Il giudice onorario del Tribunale di Teramo Massimo Biscardi

Teramo, evade l’Iva per pagare gli operai: imprenditore assolto 

Il 60enne era accusato di non aver versato più di un milione di imposta, ma ha dimostrato che quei soldi servirono a pagare le retribuzioni e a continuare l'attività. Il giudice: ha fatto tutto ciò che ha potuto

TERAMO. Il giudice che lo ha assolto lo ha messo nero su bianco nelle motivazioni della sentenza: «ha preferito pagare le retribuzioni dei lavoratori per garantire la prosecuzione dell’attività di impresa impegnando anche il suo patrimonio personale per garantire il ricorso al credito bancario». Perchè il 60enne imprenditore teramano finito a processo per non aver versato quasi un milione e 200mila euro di Iva nel 2012 è andato avanti finchè ha potuto fronteggiando la crisi, la mancata riscossione dei crediti maturati e da, un momento in poi, anche l’impossibilità di accedere al sistema creditizio bancario. Per il giudice «elementi di fatto e circostanze concrete che sono, nella loro oggettività, tali da far apparire la condotta dell’imputato non rimproverabile».
La sua storia è una delle tante finite nelle aule di giustizia per omesso versamento dell’Iva come previsto dall’articolo 10 ter della legge sui reati tributari (decreto legislativo 74 del 2000). Una fattispecie di reato che, di questi tempi, sempre più spesso trasforma imprenditori in imputati. Il giudice Massimo Biscardi ha sentenziato che il fatto non costituisce reato: dietro il mancato versamento dell’Iva non c’era il dolo, ovvero la volontà di tenersi i soldi in tasca o nelle casse dell’azienda, ma l’impossibilità di farlo.
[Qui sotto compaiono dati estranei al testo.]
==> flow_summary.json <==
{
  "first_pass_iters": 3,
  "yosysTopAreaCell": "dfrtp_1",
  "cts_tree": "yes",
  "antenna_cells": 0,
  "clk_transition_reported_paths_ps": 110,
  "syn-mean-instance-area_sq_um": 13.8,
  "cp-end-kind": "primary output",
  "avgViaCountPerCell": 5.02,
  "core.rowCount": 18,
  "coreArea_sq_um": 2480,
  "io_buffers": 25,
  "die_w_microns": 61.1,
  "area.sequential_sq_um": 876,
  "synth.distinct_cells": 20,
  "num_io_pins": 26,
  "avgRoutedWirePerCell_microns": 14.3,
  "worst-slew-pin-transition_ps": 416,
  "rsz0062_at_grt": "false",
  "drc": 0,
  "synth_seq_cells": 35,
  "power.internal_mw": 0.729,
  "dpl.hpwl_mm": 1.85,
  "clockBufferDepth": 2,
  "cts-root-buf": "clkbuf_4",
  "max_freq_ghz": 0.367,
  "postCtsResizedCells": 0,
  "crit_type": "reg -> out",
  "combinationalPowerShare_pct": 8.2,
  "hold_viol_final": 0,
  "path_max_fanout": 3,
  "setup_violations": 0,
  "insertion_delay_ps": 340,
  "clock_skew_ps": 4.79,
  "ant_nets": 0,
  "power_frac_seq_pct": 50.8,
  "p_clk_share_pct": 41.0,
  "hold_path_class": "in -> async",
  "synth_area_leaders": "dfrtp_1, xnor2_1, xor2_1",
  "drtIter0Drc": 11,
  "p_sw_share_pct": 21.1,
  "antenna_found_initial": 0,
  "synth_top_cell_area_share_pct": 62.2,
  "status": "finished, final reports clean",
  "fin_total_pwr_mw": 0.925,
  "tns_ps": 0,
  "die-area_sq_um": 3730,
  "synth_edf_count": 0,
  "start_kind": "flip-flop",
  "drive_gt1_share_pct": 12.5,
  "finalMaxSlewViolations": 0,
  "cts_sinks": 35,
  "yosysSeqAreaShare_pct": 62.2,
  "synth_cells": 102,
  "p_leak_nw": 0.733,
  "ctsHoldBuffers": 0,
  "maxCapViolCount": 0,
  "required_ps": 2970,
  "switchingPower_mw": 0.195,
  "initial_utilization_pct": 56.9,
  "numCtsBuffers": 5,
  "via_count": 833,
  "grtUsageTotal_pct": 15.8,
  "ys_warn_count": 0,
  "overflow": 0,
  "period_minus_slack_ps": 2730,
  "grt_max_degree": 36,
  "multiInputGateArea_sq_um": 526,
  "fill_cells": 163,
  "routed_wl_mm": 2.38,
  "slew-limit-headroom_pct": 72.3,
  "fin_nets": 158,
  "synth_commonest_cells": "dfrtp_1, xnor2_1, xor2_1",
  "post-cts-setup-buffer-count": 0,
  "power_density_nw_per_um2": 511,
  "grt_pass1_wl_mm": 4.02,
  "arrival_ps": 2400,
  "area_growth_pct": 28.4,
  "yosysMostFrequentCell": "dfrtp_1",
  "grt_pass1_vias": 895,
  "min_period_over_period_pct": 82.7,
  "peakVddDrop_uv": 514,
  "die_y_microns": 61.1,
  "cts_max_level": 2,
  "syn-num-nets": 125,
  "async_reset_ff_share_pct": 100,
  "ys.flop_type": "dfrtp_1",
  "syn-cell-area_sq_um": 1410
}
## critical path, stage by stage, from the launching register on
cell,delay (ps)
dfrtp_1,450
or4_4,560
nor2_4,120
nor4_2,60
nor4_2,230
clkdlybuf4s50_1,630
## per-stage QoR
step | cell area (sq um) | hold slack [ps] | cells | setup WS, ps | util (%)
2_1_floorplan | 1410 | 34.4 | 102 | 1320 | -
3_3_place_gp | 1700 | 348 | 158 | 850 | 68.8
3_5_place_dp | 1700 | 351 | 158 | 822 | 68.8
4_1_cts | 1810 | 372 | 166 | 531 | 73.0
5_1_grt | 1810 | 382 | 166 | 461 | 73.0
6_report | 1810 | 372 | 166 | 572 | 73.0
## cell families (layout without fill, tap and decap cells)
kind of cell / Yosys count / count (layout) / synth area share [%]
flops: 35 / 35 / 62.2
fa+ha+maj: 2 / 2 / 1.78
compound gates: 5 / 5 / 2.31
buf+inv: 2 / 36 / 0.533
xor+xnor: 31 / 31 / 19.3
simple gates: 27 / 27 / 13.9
===== src/rtl/keypad_event_queue_pkg.sv =====
// Shared definitions for the keypad event queue: FSM encoding, event layout
// and key-code helpers used by the queue and by other keypad consumers.
package keypad_pkg;

    localparam logic [1:0] ST_IDLE = 2'd0;
    localparam logic [1:0] ST_HELD = 2'd1;
    localparam logic [1:0] ST_SWAP = 2'd2;

    localparam int EV_REPEAT  = 7;
    localparam int EV_RELEASE = 6;

    localparam logic [2:0] KEY_INVALID = 3'h7;

    typedef struct packed {
        logic [2:0] row;
        logic [2:0] col;
    } key_code_t;

    typedef logic [7:0] key_event_t;

    function automatic logic key_is_valid(input logic ready, input key_code_t code);
        return ready && (code.row != KEY_INVALID) && (code.col != KEY_INVALID);
    endfunction

    function automatic key_event_t make_event(input logic is_repeat, input logic is_release,
                                              input key_code_t code);
        key_event_t ev;
        ev             = {2'b00, code};
        ev[EV_REPEAT]  = is_repeat;
        ev[EV_RELEASE] = is_release;
        return ev;
    endfunction

endpackage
E’ mancato quello che, per il codice, è l’elemento psicologico del reato. Il processo penale impone di valutare e di provare la volontarietà dell’omissione, volontarietà che evidentemente nel caso specifico per il giudice non sussiste a causa della crisi finanziaria in cui l’imprenditore (assistito dagli avvocati Marco Pierdonati e Nicola Sotgiu) si è trovato anche in conseguenza di condotte di terzi inadempienti nei suoi confronti. «L’istruttoria dibattimentale», si legge nelle motivazioni, «ha dimostrato che la crisi di liquidità non era in alcun modo imputabile all’imputato, ma era legata al ritardo o alla mancata riscossione dei crediti (anche pubblici) vantati nei confronti dei clienti; che il periodo di crisi congiunturale del settore non risparmiava neppure la società, di cui l’imputato era rappresentante legale, con conseguente grave contrazione del fatturato; che gli istituti di credito revocavano le loro linee di credito alla società. Può dirsi che l’imputato si sia trovato sotto la pressione di circostanze esterne che, impedendogli dal punto di vista psicologico di assumere un comportamento diverso da quello effettivamente tenuto, fanno apparire come non più esigibile il fatto commesso». L’ennesima sentenza di assoluzione del tribunale teramano rientra nell’ambito di un filone giurisprudenziale che si va ormai consolidando e che trae linfa da recenti pronunciamenti della Cassazione. In più occasioni, infatti, i giudici della Suprema Corte, anche a sezioni unite, hanno sentenziato la necessità «di valutare il contesto economico e finanziario in cui ci si muove». Nel frattempo l’azienda siderurgica va avanti con un concordato preventivo in continuità dopo che l’Appello ha accolto il ricorso presentato dallo stesso imprenditore contro una sentenza di fallimento. Perchè lui ha scelto di non mollare.